Record set Start Marker
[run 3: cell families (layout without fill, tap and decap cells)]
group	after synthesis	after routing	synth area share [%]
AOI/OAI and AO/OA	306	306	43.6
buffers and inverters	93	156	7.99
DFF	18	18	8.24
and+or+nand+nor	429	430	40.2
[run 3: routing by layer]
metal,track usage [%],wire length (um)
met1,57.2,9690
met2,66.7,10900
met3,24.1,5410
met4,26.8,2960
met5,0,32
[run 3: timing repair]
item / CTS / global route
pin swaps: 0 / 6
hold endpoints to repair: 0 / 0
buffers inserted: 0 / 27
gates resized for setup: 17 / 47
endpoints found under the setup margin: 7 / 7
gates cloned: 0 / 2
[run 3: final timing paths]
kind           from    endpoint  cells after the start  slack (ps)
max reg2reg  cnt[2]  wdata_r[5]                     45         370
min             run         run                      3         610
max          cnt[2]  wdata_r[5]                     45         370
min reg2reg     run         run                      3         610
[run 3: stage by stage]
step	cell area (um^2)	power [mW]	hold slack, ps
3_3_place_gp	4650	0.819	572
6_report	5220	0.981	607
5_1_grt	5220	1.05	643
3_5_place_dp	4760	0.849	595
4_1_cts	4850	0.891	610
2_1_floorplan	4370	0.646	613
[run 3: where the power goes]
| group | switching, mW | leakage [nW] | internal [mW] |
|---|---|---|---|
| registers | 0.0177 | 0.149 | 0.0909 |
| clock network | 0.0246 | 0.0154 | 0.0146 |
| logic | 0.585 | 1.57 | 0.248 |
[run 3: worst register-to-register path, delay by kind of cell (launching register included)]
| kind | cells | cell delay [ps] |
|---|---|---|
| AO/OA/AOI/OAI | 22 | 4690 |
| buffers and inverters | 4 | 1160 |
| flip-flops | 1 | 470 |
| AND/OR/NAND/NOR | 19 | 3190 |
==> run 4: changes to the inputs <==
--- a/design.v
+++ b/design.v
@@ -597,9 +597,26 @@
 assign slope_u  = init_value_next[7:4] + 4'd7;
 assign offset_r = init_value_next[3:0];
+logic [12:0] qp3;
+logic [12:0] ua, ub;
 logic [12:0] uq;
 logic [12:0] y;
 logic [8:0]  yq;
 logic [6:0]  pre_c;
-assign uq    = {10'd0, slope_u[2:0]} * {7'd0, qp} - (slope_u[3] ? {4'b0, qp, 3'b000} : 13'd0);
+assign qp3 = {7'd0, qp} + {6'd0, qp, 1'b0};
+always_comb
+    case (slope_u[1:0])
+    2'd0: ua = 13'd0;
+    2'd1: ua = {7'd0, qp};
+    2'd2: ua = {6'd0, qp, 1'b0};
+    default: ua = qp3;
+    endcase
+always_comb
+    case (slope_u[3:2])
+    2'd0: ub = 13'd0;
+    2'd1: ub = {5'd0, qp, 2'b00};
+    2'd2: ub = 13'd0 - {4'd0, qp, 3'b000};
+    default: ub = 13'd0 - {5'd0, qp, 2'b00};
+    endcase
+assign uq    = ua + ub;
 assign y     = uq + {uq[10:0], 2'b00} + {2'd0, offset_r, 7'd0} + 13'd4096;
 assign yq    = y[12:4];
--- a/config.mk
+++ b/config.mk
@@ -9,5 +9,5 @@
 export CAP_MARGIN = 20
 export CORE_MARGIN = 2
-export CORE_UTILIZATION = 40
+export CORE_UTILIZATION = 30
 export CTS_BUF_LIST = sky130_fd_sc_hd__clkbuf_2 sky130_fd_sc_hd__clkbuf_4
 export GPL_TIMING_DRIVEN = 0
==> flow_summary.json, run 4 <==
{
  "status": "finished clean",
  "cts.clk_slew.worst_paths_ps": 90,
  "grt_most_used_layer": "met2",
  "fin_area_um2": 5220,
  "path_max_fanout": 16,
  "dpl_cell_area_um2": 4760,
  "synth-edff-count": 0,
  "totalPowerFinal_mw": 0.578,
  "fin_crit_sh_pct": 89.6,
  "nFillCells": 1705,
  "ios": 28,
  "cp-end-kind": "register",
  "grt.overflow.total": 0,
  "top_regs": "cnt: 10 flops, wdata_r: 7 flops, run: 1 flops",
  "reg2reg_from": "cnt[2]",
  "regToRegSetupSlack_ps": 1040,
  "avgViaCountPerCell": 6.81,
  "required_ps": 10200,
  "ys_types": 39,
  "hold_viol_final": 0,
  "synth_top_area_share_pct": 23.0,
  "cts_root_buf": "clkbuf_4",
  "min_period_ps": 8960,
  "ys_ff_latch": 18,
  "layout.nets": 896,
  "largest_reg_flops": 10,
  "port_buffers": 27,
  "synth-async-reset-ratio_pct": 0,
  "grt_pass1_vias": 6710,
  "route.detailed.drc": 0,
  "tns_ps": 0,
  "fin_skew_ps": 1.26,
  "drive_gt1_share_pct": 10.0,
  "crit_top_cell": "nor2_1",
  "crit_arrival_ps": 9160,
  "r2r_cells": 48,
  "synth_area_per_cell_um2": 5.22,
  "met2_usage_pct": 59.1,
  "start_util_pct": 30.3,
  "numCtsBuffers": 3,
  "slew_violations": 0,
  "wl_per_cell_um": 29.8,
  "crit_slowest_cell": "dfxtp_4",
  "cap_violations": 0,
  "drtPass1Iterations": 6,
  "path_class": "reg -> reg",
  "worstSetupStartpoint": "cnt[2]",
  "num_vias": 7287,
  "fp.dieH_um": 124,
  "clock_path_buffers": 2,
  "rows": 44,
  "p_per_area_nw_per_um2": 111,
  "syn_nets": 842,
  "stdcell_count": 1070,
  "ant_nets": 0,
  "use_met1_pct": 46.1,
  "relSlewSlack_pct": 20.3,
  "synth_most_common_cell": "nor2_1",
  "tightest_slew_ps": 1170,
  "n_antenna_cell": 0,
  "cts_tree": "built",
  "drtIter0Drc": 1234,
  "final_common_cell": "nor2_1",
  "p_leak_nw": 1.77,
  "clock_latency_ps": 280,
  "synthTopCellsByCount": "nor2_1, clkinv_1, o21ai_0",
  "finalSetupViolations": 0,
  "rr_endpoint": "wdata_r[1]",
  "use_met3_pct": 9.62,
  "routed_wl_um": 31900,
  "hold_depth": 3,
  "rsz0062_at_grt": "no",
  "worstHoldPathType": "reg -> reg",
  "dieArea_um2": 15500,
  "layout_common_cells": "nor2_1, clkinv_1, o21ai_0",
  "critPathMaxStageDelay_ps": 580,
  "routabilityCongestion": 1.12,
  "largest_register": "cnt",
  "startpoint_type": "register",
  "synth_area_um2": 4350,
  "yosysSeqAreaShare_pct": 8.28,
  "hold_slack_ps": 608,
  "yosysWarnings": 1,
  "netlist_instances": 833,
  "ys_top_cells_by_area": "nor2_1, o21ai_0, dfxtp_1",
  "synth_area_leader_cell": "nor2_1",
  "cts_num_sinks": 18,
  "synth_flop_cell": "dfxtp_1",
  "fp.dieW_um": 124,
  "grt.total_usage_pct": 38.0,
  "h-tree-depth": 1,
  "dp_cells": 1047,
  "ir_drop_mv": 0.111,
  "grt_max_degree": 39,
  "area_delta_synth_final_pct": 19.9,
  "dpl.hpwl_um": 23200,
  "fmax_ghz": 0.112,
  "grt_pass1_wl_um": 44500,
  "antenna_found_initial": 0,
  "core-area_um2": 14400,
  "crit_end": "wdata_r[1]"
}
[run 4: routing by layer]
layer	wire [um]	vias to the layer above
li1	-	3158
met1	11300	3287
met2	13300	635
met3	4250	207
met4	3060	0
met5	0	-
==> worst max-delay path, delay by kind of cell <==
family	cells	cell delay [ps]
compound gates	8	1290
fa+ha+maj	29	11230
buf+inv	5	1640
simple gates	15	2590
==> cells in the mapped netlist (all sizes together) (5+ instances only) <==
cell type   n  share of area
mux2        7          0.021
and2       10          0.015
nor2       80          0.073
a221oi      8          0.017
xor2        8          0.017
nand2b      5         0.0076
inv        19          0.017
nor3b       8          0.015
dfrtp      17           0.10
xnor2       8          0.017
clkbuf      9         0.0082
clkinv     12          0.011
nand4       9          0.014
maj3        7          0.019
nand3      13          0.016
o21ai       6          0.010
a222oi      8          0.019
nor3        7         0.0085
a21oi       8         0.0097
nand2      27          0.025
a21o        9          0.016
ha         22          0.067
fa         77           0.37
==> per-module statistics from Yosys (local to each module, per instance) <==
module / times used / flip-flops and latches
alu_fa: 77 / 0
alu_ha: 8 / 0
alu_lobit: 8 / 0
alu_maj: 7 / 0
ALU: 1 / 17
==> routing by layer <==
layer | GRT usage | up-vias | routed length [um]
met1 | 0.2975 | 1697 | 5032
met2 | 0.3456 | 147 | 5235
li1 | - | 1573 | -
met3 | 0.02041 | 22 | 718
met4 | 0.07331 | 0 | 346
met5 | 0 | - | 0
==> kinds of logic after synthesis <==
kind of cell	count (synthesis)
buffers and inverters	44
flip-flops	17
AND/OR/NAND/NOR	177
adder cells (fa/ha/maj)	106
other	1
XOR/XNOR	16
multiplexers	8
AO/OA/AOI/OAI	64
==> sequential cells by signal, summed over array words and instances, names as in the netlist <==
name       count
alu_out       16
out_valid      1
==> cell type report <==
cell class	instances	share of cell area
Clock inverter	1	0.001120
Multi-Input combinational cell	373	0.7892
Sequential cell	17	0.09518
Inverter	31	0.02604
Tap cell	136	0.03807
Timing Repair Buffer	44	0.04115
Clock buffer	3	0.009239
What follows belongs to an exercise in optimizing a design on an open flow for small area, a short achievable clock period and few clock cycles; a production flow would make more cautious choices.
In this exercise RTL edits were held to simulation tests only and were not proved equivalent to the original.
Power is estimated from default activity; no workload was simulated.

== oak ==
==> flow/design.v (excerpt) <==
module MainDatapath(input  logic CLK, Reset,
                    output logic [31:0] imem_addr,
                    input  logic [31:0] imem_rdata,
                    output logic [31:0] dmem_addr,
                    output logic [31:0] dmem_wdata,
                    output logic [3:0]  dmem_wstrb,
                    input  logic [31:0] dmem_rdata);
    localparam logic [4:0] OP_LUI = 5'b01101, OP_AUIPC = 5'b00101, OP_JAL = 5'b11011,
                           OP_JALR = 5'b11001, OP_BR = 5'b11000, OP_LD = 5'b00000,
                           OP_ST = 5'b01000, OP_OPI = 5'b00100, OP_OP = 5'b01100;
    logic [31:2] pc;                   
    logic [31:0] ins;                  
    logic [31:0] opa, opb;             
    logic        dv, fw1a, fw1r, fw2a, fw2r, fww1, fww2, ldh;
    logic [31:0] m_res, m_addr, m_sdata;    
    logic [3:0]  m_wstrb;
    logic [4:0]  m_rd;
    logic        m_we, m_ld, m_add;
    logic [2:0]  m_f3;
    logic [31:0] w_val;                
    logic [4:0]  w_rd;
    logic        w_we;
    assign imem_addr = {pc, 2'b00};
    logic [4:0] opc, rd, rs1, rs2;
    logic [2:0] f3;
    assign opc = ins[6:2];
    assign f3  = ins[14:12];
    assign rd  = ins[11:7];
    assign rs1 = ins[19:15];
    assign rs2 = ins[24:20];
    logic is_lui, is_auipc, is_jal, is_jalr, is_br, is_ld, is_st, is_opi, is_op, is_add, wr;
    logic f_add, f_sub, is_sub;
    logic f_lui, f_auipc, f_jal, f_jalr, f_br, f_ld, f_st, f_opi, f_op, f_wr;
    assign f_lui   = imem_rdata[6:2] == OP_LUI;
    assign f_auipc = imem_rdata[6:2] == OP_AUIPC;
    assign f_jal   = imem_rdata[6:2] == OP_JAL;
    assign f_jalr  = imem_rdata[6:2] == OP_JALR;
    assign f_br    = imem_rdata[6:2] == OP_BR;
    assign f_ld    = imem_rdata[6:2] == OP_LD;
    assign f_st    = imem_rdata[6:2] == OP_ST;
    assign f_opi   = imem_rdata[6:2] == OP_OPI;
  ...
clock: 13.0 ns
lec_check: 0
cap_margin: 20
core_margin: 2
core_utilization: 40
cts_cluster_diameter: 60
cts_cluster_size: 25
slew_margin: 20
tns_end_percent: 20
standard.sh (not shown) runs the stock make flow with config.mk's settings and CLKGATE_MAP_FILE= SYNTH_SCRIPT=/design/flow/synth_recipe.tcl, a recipe that flattens the netlist after the stock synthesis.
==> flow/flow/run.sh <==
#!/bin/bash
set -o pipefail
export SETUP_SLACK_MARGIN=8.5
export BUFFER_PORTS_ARGS="-buffer_cell sky130_fd_sc_hd__buf_2"
bash standard.sh > standard.log 2>&1
Testbench counts of oak, summed over its fixed seeds: cycles 166,588.
The following lists how pine was set up differently from oak:
==> flow/flow/run.sh <==
#!/bin/bash
set -o pipefail
export SETUP_SLACK_MARGIN=8.25
export BUFFER_PORTS_ARGS="-buffer_cell sky130_fd_sc_hd__buf_2"
bash standard.sh > standard.log 2>&1
--- a/flow/config.mk
+++ b/flow/config.mk
@@ -10,5 +10,4 @@
 export CORE_UTILIZATION = 40
 export CTS_CLUSTER_DIAMETER = 60
-export CTS_CLUSTER_SIZE = 25
+export CTS_CLUSTER_SIZE = 20
 export SLEW_MARGIN = 20
-export TNS_END_PERCENT = 20
--- outcome ---
- Comparing met1 demand-to-capacity share in global routing for oak and pine, the smaller number came from pine.
- The standard cells in pine occupy less silicon area than those in oak do.
- pine against oak: combinational share of power went down 0.3 points, power consumed by the clock network fell about 1%, placed instance count about even.
- The fraction of area in registers in pine sits 0.76 points above the value recorded for oak.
Record set End Marker
*Aim of the exercise*
Search the records for the word "inverters" and copy every line where it occurs.

*Answer to this task*
buffers and inverters	93	156	7.99
| buffers and inverters | 4 | 1160 |
buffers and inverters	44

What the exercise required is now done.